Thursday, March 05, 2009

Story time!

So back two years ago when I moved into my current apartment my parents and brother helped me move (I very cleverly did this when they were in town to see my play. haHA!) After carrying my books, mattress, clothes, dvds and so on and so on down six flights of stairs we loaded it into the back of a uhaul van and departed for Brooklyn. Thing was, there were only two seats in the van, and four of us. Well we just stuck my mother and brother in back with my stuff. (In retrospect we should have put them on the subway.) No biggie right? Just don't slam on the breaks.
This was August, btw.
So we're hot and sweaty and the traffic is terrible into Brooklyn and my mom and brother realize about halfway across the williamsburg bridge that if we got into an accident all my worldly possessions would crush them like a pancake and were complaining about it for some reason when my father goes:
"You know, when Gandhi died, all he owned was a begging bowl."
To which I went:
"Well if we get into an accident my begging bowls are going to kill your wife and son."
Which luckily did not happen. My material things are not stained with maternal and filial blood.
Now, today there was an auction of Gandhi things (which pissed the Indian government off for some reason) and it turns out Gandhi also owned a WATCH. And SANDALS. GOD he was such a materialist bastard!
Anywhoo.
I sent the article to my dad with the subject line: "Oh look, I could buy Gandhi's begging bowl."
"eh," says my father "you'd just have to put it in a friends uhaul when you move."

Tuesday, March 03, 2009

Sometimes its the little (ridiculous) things of which you are most proud

I have always been terrified of things under pressure. Balloons mostly. I distinctly remember a party in 4th grade in which we played a game where you sat on a balloon to pop it and I freaked out and started sobbing. Obviously I have gotten my various irrational fears under control as I age (I can get a shot with out being pinned down, I can hold balloons, I can aim a spotlight at someone firing blanks without needing to cover my ears, I can kill a spider with a broom, or even my shoe if I am feeling especially brave*).
But I still don’t LIKE things that are under pressure. They can explode! And make loud noises! And become missiles!
Yes, I realize that this incredibly ridiculous when talking about things like balloons, fire extinguishers, and propane tanks. But it is less so when you are dealing with oxygen tanks. Which do explode or break open and become missiles on a fairly regular basis.
And so I would just like to say that I handled an O2 tank, attached a regulator, attached a mask to the regulator, turned it on and off, and then took the whole thing apart without A) freaking out, B) dropping it, C) sobbing like a small child.
Be proud of me! I demand it.

*On the Colbert Report last week Stephen had tarantulas put on him while talking about race to demonstrate that he is not a coward. I was okay when they were just on his arm, and shoulder but when one got put on his head I couldn’t bear it. I started squealing and covering my eyes. IN MY DEFENSE I was bit by a tarantula in 3rd grade so I am especially frightened of them and their furry furry legs. THINGS SHOULD NOT LOOK LIKE THAT. TOO MANY LEGS AND EYES. UNNATURAL! GOD WOULD NOT HAVE MADE SOMETHING SO FOUL.
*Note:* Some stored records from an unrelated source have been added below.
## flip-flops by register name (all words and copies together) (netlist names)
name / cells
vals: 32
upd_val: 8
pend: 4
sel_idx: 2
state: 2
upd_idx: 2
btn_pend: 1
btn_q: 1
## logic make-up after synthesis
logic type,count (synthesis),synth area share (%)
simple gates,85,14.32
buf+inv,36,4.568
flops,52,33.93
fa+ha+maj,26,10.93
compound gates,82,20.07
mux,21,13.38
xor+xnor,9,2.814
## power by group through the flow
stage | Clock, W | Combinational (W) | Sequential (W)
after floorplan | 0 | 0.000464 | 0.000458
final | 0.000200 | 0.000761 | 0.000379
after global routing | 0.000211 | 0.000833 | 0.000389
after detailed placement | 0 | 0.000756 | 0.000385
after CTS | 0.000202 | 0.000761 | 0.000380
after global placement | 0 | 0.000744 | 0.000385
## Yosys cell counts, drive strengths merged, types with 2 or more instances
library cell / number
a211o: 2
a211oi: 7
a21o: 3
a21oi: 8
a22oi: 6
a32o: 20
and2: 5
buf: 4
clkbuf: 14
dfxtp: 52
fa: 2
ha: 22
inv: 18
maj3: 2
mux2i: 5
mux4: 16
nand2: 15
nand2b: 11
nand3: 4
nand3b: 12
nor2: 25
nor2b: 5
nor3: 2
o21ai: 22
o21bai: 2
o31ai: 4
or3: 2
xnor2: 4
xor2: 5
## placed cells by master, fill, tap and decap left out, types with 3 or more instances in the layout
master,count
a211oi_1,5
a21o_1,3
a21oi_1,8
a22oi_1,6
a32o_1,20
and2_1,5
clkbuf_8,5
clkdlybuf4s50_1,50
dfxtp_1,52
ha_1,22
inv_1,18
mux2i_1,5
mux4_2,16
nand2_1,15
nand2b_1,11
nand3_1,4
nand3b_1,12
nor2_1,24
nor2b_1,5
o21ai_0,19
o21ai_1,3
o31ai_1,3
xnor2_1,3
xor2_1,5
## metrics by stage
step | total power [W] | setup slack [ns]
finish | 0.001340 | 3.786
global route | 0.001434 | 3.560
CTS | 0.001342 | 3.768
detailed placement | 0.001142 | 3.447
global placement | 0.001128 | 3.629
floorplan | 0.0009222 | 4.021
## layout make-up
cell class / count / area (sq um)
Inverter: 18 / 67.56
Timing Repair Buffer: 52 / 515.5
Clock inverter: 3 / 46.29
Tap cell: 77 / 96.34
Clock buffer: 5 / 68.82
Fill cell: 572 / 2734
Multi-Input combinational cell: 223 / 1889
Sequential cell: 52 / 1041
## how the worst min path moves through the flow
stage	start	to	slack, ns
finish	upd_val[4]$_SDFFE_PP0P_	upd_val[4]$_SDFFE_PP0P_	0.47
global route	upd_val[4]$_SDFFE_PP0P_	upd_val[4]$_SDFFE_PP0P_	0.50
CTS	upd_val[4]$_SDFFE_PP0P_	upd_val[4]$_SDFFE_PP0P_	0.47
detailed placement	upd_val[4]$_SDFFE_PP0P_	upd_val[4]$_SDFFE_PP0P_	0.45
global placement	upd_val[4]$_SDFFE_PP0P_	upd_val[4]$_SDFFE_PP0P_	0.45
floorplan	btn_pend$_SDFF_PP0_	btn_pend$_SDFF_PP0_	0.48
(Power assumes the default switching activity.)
$ cat src/rtl/apb_master_bridge_if.sv
// Request/response handshake plus the two-slave APB bus of the bridge.
// The master modport is the bridge side; the slave modport is the
// requester-plus-memories side seen by whatever drives the bridge.
interface apb_master_bridge_if #(
  parameter int ADD_WIDTH = 9,
  parameter int WIDTH     = 32
);
  // request side
  logic                   req_valid;
  logic                   req_ready;
  logic                   req_write;
  logic [ADD_WIDTH-1:0]   req_addr;
  logic [WIDTH-1:0]       req_wdata;
  logic [WIDTH/8-1:0]     req_strb;
  // response side
  logic                   rsp_valid;
  logic [WIDTH-1:0]       rsp_rdata;
  logic                   rsp_err;
  // APB bus to the two slaves
  logic                   Psel1;
  logic                   Psel2;
  logic                   Penable;
  logic                   Pwrite;
  logic [WIDTH/8-1:0]     Pstrb;
  logic [ADD_WIDTH-2:0]   Paddr;
  logic [WIDTH-1:0]       Pwdata;
  logic                   Pready1;
  logic                   Pready2;
  logic [WIDTH-1:0]       Prdata1;
  logic [WIDTH-1:0]       Prdata2;

  modport master (
    input  req_valid, req_write, req_addr, req_wdata, req_strb,
    input  Pready1, Pready2, Prdata1, Prdata2,
    output req_ready, rsp_valid, rsp_rdata, rsp_err,
    output Psel1, Psel2, Penable, Pwrite, Pstrb, Paddr, Pwdata
  );

  modport slave (
    output req_valid, req_write, req_addr, req_wdata, req_strb,
    output Pready1, Pready2, Prdata1, Prdata2,
    input  req_ready, rsp_valid, rsp_rdata, rsp_err,
    input  Psel1, Psel2, Penable, Pwrite, Pstrb, Paddr, Pwdata
  );
endinterface

$ cat src/rtl/apb_master_bridge.sv
// APB master bridge: turns one valid/ready request into an APB SETUP/ACCESS
// transfer on Slave 1 or Slave 2 (chosen by the address MSB), then returns a
// one-cycle response. Reads take an extra RDCAP cycle because the slaves
// register their read data on the completing ACCESS edge.
module apb_master_bridge #(
  parameter int ADD_WIDTH = 9,
  parameter int WIDTH     = 32,
  parameter int TIMEOUT   = 16
) (
  input  logic                Pclk,
  input  logic                Presetn,
  apb_master_bridge_if.master bus
);
  localparam int CW = (TIMEOUT > 0) ? $clog2(TIMEOUT + 1) : 1;
  // Abort fires on the edge that would see the TIMEOUT-th low Pready.
  localparam logic [CW-1:0] CNT_LAST = (TIMEOUT > 0) ? CW'(TIMEOUT - 1) : '0;

  typedef enum logic [1:0] {IDLE, SETUP, ACCESS, RDCAP} state_t;

  state_t        state;
  logic          sel2;      // latched slave select, survives into RDCAP
  logic [CW-1:0] wait_cnt;
  logic          rdy;

  // Only the addressed slave's ready is ever looked at.
  assign rdy = sel2 ? bus.Pready2 : bus.Pready1;

  // Acceptance is combinational so it is visible straight out of reset.
  assign bus.req_ready = (state == IDLE) && Presetn;

  // Transfer FSM; every bus and response output is a register.
  always_ff @(posedge Pclk or negedge Presetn) begin
    if (!Presetn) begin
      state         <= IDLE;
      sel2          <= 1'b0;
      wait_cnt      <= '0;
      bus.Psel1     <= 1'b0;
      bus.Psel2     <= 1'b0;
      bus.Penable   <= 1'b0;
      bus.Pwrite    <= 1'b0;
      bus.Pstrb     <= '0;
      bus.Paddr     <= '0;
      bus.Pwdata    <= '0;
      bus.rsp_valid <= 1'b0;
      bus.rsp_rdata <= '0;
      bus.rsp_err   <= 1'b0;
    end else begin
      // response is a single-cycle pulse; data/err are zero outside it
      bus.rsp_valid <= 1'b0;
      bus.rsp_rdata <= '0;
      bus.rsp_err   <= 1'b0;
      case (state)
        IDLE: begin
          if (bus.req_valid) begin
            sel2       <= bus.req_addr[ADD_WIDTH-1];
            wait_cnt   <= '0;
            bus.Psel1  <= ~bus.req_addr[ADD_WIDTH-1];
            bus.Psel2  <= bus.req_addr[ADD_WIDTH-1];
            bus.Penable<= 1'b0;
            bus.Pwrite <= bus.req_write;
            bus.Paddr  <= bus.req_addr[ADD_WIDTH-2:0];
            // reads drive zero data and strobes
            bus.Pwdata <= bus.req_write ? bus.req_wdata : '0;
            bus.Pstrb  <= bus.req_write ? bus.req_strb  : '0;
            state      <= SETUP;
          end
        end
        SETUP: begin
          bus.Penable <= 1'b1;
          state       <= ACCESS;
        end
        ACCESS: begin
          if (rdy || (TIMEOUT != 0 && wait_cnt == CNT_LAST)) begin
            bus.Psel1   <= 1'b0;
            bus.Psel2   <= 1'b0;
            bus.Penable <= 1'b0;
            bus.Pwrite  <= 1'b0;
            bus.Pstrb   <= '0;
            bus.Paddr   <= '0;
            bus.Pwdata  <= '0;
            if (!rdy) begin
              // timed out: error response, no data
              bus.rsp_valid <= 1'b1;
              bus.rsp_err   <= 1'b1;
              state         <= IDLE;
            end else if (bus.Pwrite) begin
              bus.rsp_valid <= 1'b1;
              state         <= IDLE;
            end else begin
              state <= RDCAP;
            end
          end else begin
            wait_cnt <= wait_cnt + CW'(1);
          end
        end
        RDCAP: begin
          bus.rsp_rdata <= sel2 ? bus.Prdata2 : bus.Prdata1;
          bus.rsp_valid <= 1'b1;
          state         <= IDLE;
        end
        default: state <= IDLE;
      endcase
    end
  end
endmodule

$ cat src/flat_wrapper.sv
// flat-port wrapper written by rule: the top's interface ports become plain ports
module apb_master_bridge_flat 
#(
  parameter int ADD_WIDTH = 9,
  parameter int WIDTH     = 32,
  parameter int TIMEOUT   = 16
)
  (Pclk, Presetn, bus_req_valid, bus_req_write, bus_req_addr, bus_req_wdata, bus_req_strb, bus_Pready1, bus_Pready2, bus_Prdata1, bus_Prdata2, bus_req_ready, bus_rsp_valid, bus_rsp_rdata, bus_rsp_err, bus_Psel1, bus_Psel2, bus_Penable, bus_Pwrite, bus_Pstrb, bus_Paddr, bus_Pwdata);
  apb_master_bridge_if #(.ADD_WIDTH(ADD_WIDTH), .WIDTH(WIDTH)) bus_i ();
  input  logic Pclk;
  input  logic Presetn;
  input wire logic [$bits(bus_i.req_valid)-1:0] bus_req_valid;
  input wire logic [$bits(bus_i.req_write)-1:0] bus_req_write;
  input wire logic [$bits(bus_i.req_addr)-1:0] bus_req_addr;
  input wire logic [$bits(bus_i.req_wdata)-1:0] bus_req_wdata;
  input wire logic [$bits(bus_i.req_strb)-1:0] bus_req_strb;
  input wire logic [$bits(bus_i.Pready1)-1:0] bus_Pready1;
  input wire logic [$bits(bus_i.Pready2)-1:0] bus_Pready2;
  input wire logic [$bits(bus_i.Prdata1)-1:0] bus_Prdata1;
  input wire logic [$bits(bus_i.Prdata2)-1:0] bus_Prdata2;
  output wire logic [$bits(bus_i.req_ready)-1:0] bus_req_ready;
  output wire logic [$bits(bus_i.rsp_valid)-1:0] bus_rsp_valid;
  output wire logic [$bits(bus_i.rsp_rdata)-1:0] bus_rsp_rdata;
  output wire logic [$bits(bus_i.rsp_err)-1:0] bus_rsp_err;
  output wire logic [$bits(bus_i.Psel1)-1:0] bus_Psel1;
  output wire logic [$bits(bus_i.Psel2)-1:0] bus_Psel2;
  output wire logic [$bits(bus_i.Penable)-1:0] bus_Penable;
  output wire logic [$bits(bus_i.Pwrite)-1:0] bus_Pwrite;
  output wire logic [$bits(bus_i.Pstrb)-1:0] bus_Pstrb;
  output wire logic [$bits(bus_i.Paddr)-1:0] bus_Paddr;
  output wire logic [$bits(bus_i.Pwdata)-1:0] bus_Pwdata;
  assign bus_i.req_valid = bus_req_valid;
  assign bus_i.req_write = bus_req_write;
  assign bus_i.req_addr = bus_req_addr;
  assign bus_i.req_wdata = bus_req_wdata;
  assign bus_i.req_strb = bus_req_strb;
  assign bus_i.Pready1 = bus_Pready1;
  assign bus_i.Pready2 = bus_Pready2;
  assign bus_i.Prdata1 = bus_Prdata1;
  assign bus_i.Prdata2 = bus_Prdata2;
  assign bus_req_ready = bus_i.req_ready;
  assign bus_rsp_valid = bus_i.rsp_valid;
  assign bus_rsp_rdata = bus_i.rsp_rdata;
  assign bus_rsp_err = bus_i.rsp_err;
  assign bus_Psel1 = bus_i.Psel1;
  assign bus_Psel2 = bus_i.Psel2;
  assign bus_Penable = bus_i.Penable;
  assign bus_Pwrite = bus_i.Pwrite;
  assign bus_Pstrb = bus_i.Pstrb;
  assign bus_Paddr = bus_i.Paddr;
  assign bus_Pwdata = bus_i.Pwdata;
  apb_master_bridge #(.ADD_WIDTH(ADD_WIDTH), .WIDTH(WIDTH), .TIMEOUT(TIMEOUT)) u_core (.Pclk(Pclk), .Presetn(Presetn), .bus(bus_i));
endmodule
$ cat config.mk
export PLATFORM = sky130hd
export DESIGN_NAME = apb_master_bridge_flat
export DESIGN_NICKNAME = d
export VERILOG_FILES = /design/src/rtl/apb_master_bridge_if.sv /design/src/rtl/apb_master_bridge.sv /design/src/flat_wrapper.sv
export SDC_FILE = /design/constraint.sdc
export NUM_CORES = 1
export LEC_CHECK = 0
export ABC_CLOCK_PERIOD_IN_PS = 4400
export CORE_MARGIN = 5
export CORE_UTILIZATION = 37
export CTS_BUF_LIST = sky130_fd_sc_hd__clkbuf_16
export CTS_CLUSTER_SIZE = 12
export DETAILED_ROUTE_END_ITERATION = 10
export PLACE_DENSITY = 0.74
export SETUP_SLACK_MARGIN = 0.15
export SYNTH_ARGS = -nofsm -noshare
export SYNTH_HDL_FRONTEND = slang
export SYNTH_SLANG_ARGS = --single-unit
$ cat constraint.sdc
create_clock -name Pclk -period 4.4 [get_ports Pclk]
set_input_delay 0.66 -clock Pclk [delete_from_list [all_inputs] [get_ports Pclk]]
set_output_delay 0.66 -clock Pclk [all_outputs]
set_load 0.1 [all_outputs]
# [After elaboration in Yosys (flattened, before gate mapping)]
# Index checks and enable logic that the tools add are counted.
[word_totals] regBits=90 out_inout_bits=83 mem_bits_rw=0 latchBits=0 memories=0 rom_bits=0 wordCells=70
[op_classes] reduce_logical=10 div_mod_pow=0 magnitude_cmp=0 n_addsub=1 bitwise_logic=1 n_eq_ne=7 multipliers=0 muxes=38 shift=0
[op_table] op="$mux W32" count=5
[op_table] op="$pmux W32 S2" count=1
[op_table] op="$mux W8" count=2
[op_table] op="$pmux W8 S2" count=1
[op_table] op="$mux W1" count=12
[op_table] op="$mux W4" count=3
[op_table] op="$mux W5" count=2
[op_table] op="$pmux W5 S2" count=1
[op_table] op="$reduce_and A3 Y1" count=3
[op_table] op="$mux W2" count=4
[op_table] op="$pmux W1 S2" count=4
[op_table] op="$pmux W2 S4" count=1
[op_table] op="$pmux W4 S2" count=1
[op_table] op="$add A5 B1 Y5 const B" count=1
[op_table] op="$eq A5 B4 Y1 const B" count=1
[op_table] op="$eq A2 B2 Y1 const B" count=2
[op_table] op="$ne A2 B2 Y1 const B" count=2
[op_table] op="$reduce_and A2 Y1" count=2
[op_table] op="$pmux W1 S3" count=1
[op_table] op="$reduce_bool A3 Y1" count=1
[op_table] op="$eq A2 B1 Y1 const B" count=1
[op_table] op="$logic_not A2 Y1" count=1
[op_table] op="$ne A2 B1 Y1 const B" count=1
[op_table] op="$reduce_bool A2 Y1" count=1
[op_table] op="3 further kinds" count=3

# [Depth between registers and ports, before layout]
# Gate-level depths: netlist of the first run.
[logic_depth] word_depth=4 mapped_depth=8

# [Worst setup path before layout of the first run]
# OpenSTA, ideal clock, no wires.
[synth_timing] path_kind="input to output" start="in Presetn" end="out bus_req_ready" cell_stages=1 arrival_ns=2.842 path_slack_ns=0.898 path_buffers=0 cell_sequence="nor3b_1"
[synth_between] elab_chain_len=1
[synth_rtl] item="start, declared" line_no="flat_wrapper.sv:11" text="input logic Presetn;"
[synth_rtl] item="$logic_and A1 B1 Y1" line_no="apb_master_bridge.sv:29" text="assign bus.req_ready = (state == IDLE) && Presetn;"
[synth_rtl] item="end, declared" line_no="flat_wrapper.sv:21" text="output wire logic [$bits(bus_i.req_ready)-1:0] bus_req_ready;"
# No other way between the ends.

# [Final worst setup path of the first run]
[layout_timing] start="reg u_core.bus.Psel2" end="out bus_Psel2"
[layout_rtl] item="start, declared" line_no="apb_master_bridge_if.sv:36" text="output Psel1, Psel2, Penable, Pwrite, Pstrb, Paddr, Pwdata"
[layout_rtl] item="start signal, assigned" line_no="apb_master_bridge.sv:58" text="bus.Psel2 <= bus.req_addr[ADD_WIDTH-1];"
[layout_rtl] item="end, declared" line_no="flat_wrapper.sv:26" text="output wire logic [$bits(bus_i.Psel2)-1:0] bus_Psel2;"
# No word-level cell between the ends.

==> metrics.md, run 1 <==
| Metric | Value |
|---|---|
| Status | `complete, no violations` |
| Clock Path Buffers | `2` |
| Largest family of logic cells by synthesized area | `simple AND/OR/NAND/NOR gates` |
| Area fraction of the dominant cell type after synthesis | `60.0%` |
| IR drop worst, VDD | `0.529 mV` |
| Die Span Y | `111 um` |
| Die Wd | `about 110 um` |
| First-pass GRT wire length | `18.5 mm` |
| Slew @ Worst Pin | `1.27 ns` |
| Routed len/inst | `between 15 and 20 um` |
| Total track usage | `about 18%` |
| Reg clk slew, reported paths | `0.06 ns` |
| Slowest Stage Delay on Critical Path | `1.17 ns` |
| Hold Crit Class | `in2async` |
| Post-synthesis mux area share | `9.94%` |
| Area Overhead vs Synth | `61.2%` |
| Pleak | `between 2 and 3 nW` |
| Primary FF master, synth | `dfrtp_1` |
| CTS tree | `built` |
| Row count | `36` |
| Final min period | `roughly 2.5 ns` |
| Final Skew | `0.00368 ns` |
| Slew Limit Fails | `0` |
| Area leader, netlist | `dfrtp_1` |
| Hold Fails Final Rpt | `0` |
| Worst setup EP type | `primary output` |
| Initial Util | `roughly two fifths` |
| Clock latency at the later pin of the worst-skew pair | `between 0.3 and 0.4 ns` |
| Post-route DRC violation count | `0` |
| Synth Area in XOR/XNOR | `0%` |
| Initial antenna violation count | `0` |
| Num ports | `198` |
| Crit-path leading delay family | `buffers and inverters` |
| Layout net count | `666` |
| Resized Gates After CTS | `0` |
| Die area | `between 0.01 and 0.015 mm2` |
| Number of distinct library cells after synthesis | `31` |
| Clock Sinks | `90` |
| Adder-Cell Fraction of Synth Area | `0.667%` |
| DR vias | `3,341` |
| Post-synthesis compound-gate area fraction | `approximately 8.2%` |
| Syn Area/Cell | `10.2 um2` |
| CP Data Required Time | `3.74 ns` |
| Crit Path Category | `reg2out` |
| HPWL after DPL | `8.19 mm` |
| Routed WL | `11.3 mm` |
| Post-synth EDFFs | `0` |
| Number of global-route vias before repair | `~3,400` |
| Crit path DAT | `approximately 1.9 ns` |
| Final setup viols | `0` |
| Worst-path fanout max | `2` |
| Fin Hold WS | `0.264 ns` |
| Num CTS Buffers | `9` |
| Max-cap violations | `0` |
| Slew headroom | `15.4%` |
| Pin count of the biggest net entering global routing | `60` |
| Post-Synth Simple-Gate Area | `17.3%` |
| Async set or reset register ratio after synthesis | `100%` |
| Port bufs | `roughly 200` |
| Post-CTS Setup Repair Bufs | `0` |
| WP buf/inv | `1` |
| Antenna diodes | `0` |
| H-tree Lvls | `3` |
| Hold-fix buffers at CTS | `0` |
| Layout cells sized above 1 | `3.79%` |
| RSZ-0062 raised after global routing | `false` |
| Design Area, Final | `0.00605 mm2` |
| GPL Wtd Cong | `~0.89` |
| Slowest CP cell | `clkdlybuf4s50_1` |
| Routed Antenna Nets | `0` |
| First drt pass iteration count | `4` |
| Worst-path cell chain | `clkdlybuf4s50_1` |
| Max frequency | `398 MHz` |
| Placed Area | `0.00579 mm2` |
| Synthesized area | `~0.0038 mm2` |
| Remaining Overflow, GRT | `0` |
| Total core area | `0.00982 mm2` |
| Flops & latches, synth | `90` |
| Syn. warnings | `0` |
| Fin crit share | `57.1%` |
| Cell Pwr Density | `859 mW/mm2` |
| Startpoint types | `register` |
| Synth top area cells | `dfrtp_1 (60%), mux2i_1 (9.3%), o21ai_1 (6.4%)` |
| Post-Synthesis Cells | `around 370` |
| Vias/cell | `4.86` |
| Clk root buf | `clkbuf_16` |
| Setup TNS | `0 ns` |
| Syn_nets | `484` |
| Iter 0 DRT Violations | `roughly 150` |
| Fill cells | `roughly 850` |
| Post-synthesis sequential area ratio | `60.0%` |
[flip-flops by register name, indices dropped and copies added (netlist names)]
name and flops:
u_core.bus.rsp_rdata 32, u_core.bus.Penable 1, u_core.bus.rsp_err 1, u_core.bus.Pwdata 32
u_core.bus.Pwrite 1, u_core.sel2 1, u_core.bus.Paddr 8, u_core.bus.Psel1 1
u_core.state 2, u_core.bus.Pstrb 4, u_core.bus.rsp_valid 1, u_core.wait_cnt 5
u_core.bus.Psel2 1
[routing by layer]
metal | GRT usage, % | routed length, um | part of all wire (%)
met5 | 0 | 0 | 0
met4 | 6.16 | 191 | 1.7
met3 | 5.40 | 863 | 7.7
met2 | 27.9 | 5180 | 46
met1 | 25.1 | 5030 | 45
[synthesized netlist by cell type (2+ instances only)]
cell type,count
dfrtp_1,90
nand2b_1,3
buf_2,12
ha_1,2
buf_4,2
nor3b_1,3
nor2_1,34
or3b_1,2
nand3_1,38
clkbuf_1,11
inv_1,4
o21ai_1,48
mux2i_1,35
nand2_1,63
buf_1,4
[stage by stage]
step	std cells	util [%]	setup WS [ns]	power (mW)
4_1_cts	687	61.6	1.87	5.24
5_1_grt	687	61.6	1.70	5.41
2_1_floorplan	367	-	0.898	3.75
6_report	687	61.6	1.89	5.20
3_3_place_gp	671	59.0	1.63	4.53
3_5_place_dp	671	59.0	1.58	4.57
[worst reg2reg max path, cell delays in order (launching register included)]
cell and delay [ns]:
dfrtp_1 0.40, ha_1 0.22, and3_1 0.18, ha_1 0.20, inv_1 0.11, a21oi_4 0.98, o21ai_1 0.19
[kinds of logic (layout without fill, tap and decap cells)]
kind of cell | count (synthesis) | after routing
buf+inv | 33 | 220
mux | 37 | 37
compound gates | 57 | 57
simple gates | 148 | 148
fa+ha+maj | 2 | 2
flops | 90 | 90
[final cells by class]
type	count	area, um2	share of cell area [%]
Clock buffer	9	225	3.72
Clock inverter	7	28.8	0.476
Timing Repair Buffer	200	1990	32.9
Multi-Input combinational cell	244	1370	22.7
Inverter	4	15.0	0.248
Tap cell	133	166	2.75
Sequential cell	90	2250	37.3
[cell usage in the layout (no fill, tap or decap)]
cell type | Yosys | routed
a21oi_4 | 0 | 1
a31o_1 | 1 | 1
a31oi_1 | 1 | 1
and3_1 | 1 | 1
buf_4 | 2 | 5
clkbuf_16 | 0 | 9
clkdlybuf4s50_1 | 0 | 195
clkinv_1 | 0 | 3
clkinv_2 | 0 | 2
dfrtp_1 | 90 | 89
dfrtp_2 | 0 | 1
ha_1 | 2 | 2
inv_1 | 4 | 6
mux2_1 | 1 | 1
mux2_2 | 1 | 1
mux2i_1 | 35 | 35
nand2_1 | 63 | 63
nand2b_1 | 3 | 3
nand3_1 | 38 | 38
nor2_1 | 34 | 34
nor2b_1 | 1 | 1
nor3_1 | 1 | 1
nor3b_1 | 3 | 2
nor3b_2 | 0 | 1
o211ai_1 | 1 | 1
o21a_1 | 1 | 1
o21ai_1 | 48 | 48
o221ai_1 | 1 | 1
o22ai_1 | 1 | 1
o31ai_1 | 1 | 1
o41ai_1 | 1 | 1
or3b_1 | 2 | 1
or3b_2 | 0 | 1
or4_1 | 1 | 1
or4bb_1 | 1 | 1
[final timing paths]
check / cells after the start / slack [ns] / end / from
worst max-delay path: 1 / 1.89 / bus_Psel2 / u_core.bus.Psel2$_DFFE_PN0P_
worst min-delay path: 1 / 0.26 / u_core.bus.rsp_rdata[31]$_DFF_PN0_ / Presetn
worst max register to register: 6 / 1.96 / u_core.bus.Pwdata[25]$_DFFE_PN0P_ / u_core.wait_cnt[0]$_DFFE_PN0P_
worst min register to register: 1 / 0.51 / u_core.wait_cnt[4]$_DFFE_PN0P_ / u_core.wait_cnt[4]$_DFFE_PN0P_
max in group asynchronous: 2 / 3.04 / u_core.sel2$_DFFE_PN0P_ / Presetn
min in group Pclk: 1 / 0.51 / u_core.wait_cnt[4]$_DFFE_PN0P_ / u_core.wait_cnt[4]$_DFFE_PN0P_
[power breakdown]
| part | internal, mW | switching [mW] | leakage, nW |
|---|---|---|---|
| Clock | 0.371 | 0.293 | 0.134 |
| Combinational | 0.754 | 2.51 | 1.27 |
| Sequential | 1.10 | 0.165 | 1.20 |
| Total | 2.23 | 2.97 | 2.61 |
Power figures use the tool's default switching activity.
Okay, so I am still a ways away from becoming a baddass.

Monday, March 02, 2009

Creative Writing is Life

As much as I love me a bizzaro creative writing prompt, I never really viewed them as anything more that exercises, a fun way to stimulate the brain. I never thought that "Describe a character by only talking about their hands" or "take this picture and write a story about it" would ever be practice for real-life-writing.
Until now.
Write a script in which one of the characters is a blogger and reference jezebel and fourfour and have a scene set in a underwear shop and have an older male actor in a central role.
It does sound a bit like a strange creative writing pull-things-from-a-hat exercise, doesn't it? And I am so excited to try to figure out a way to make it work. (especially the scene in the underwear shop! Actresses in their skivvies! YAY!)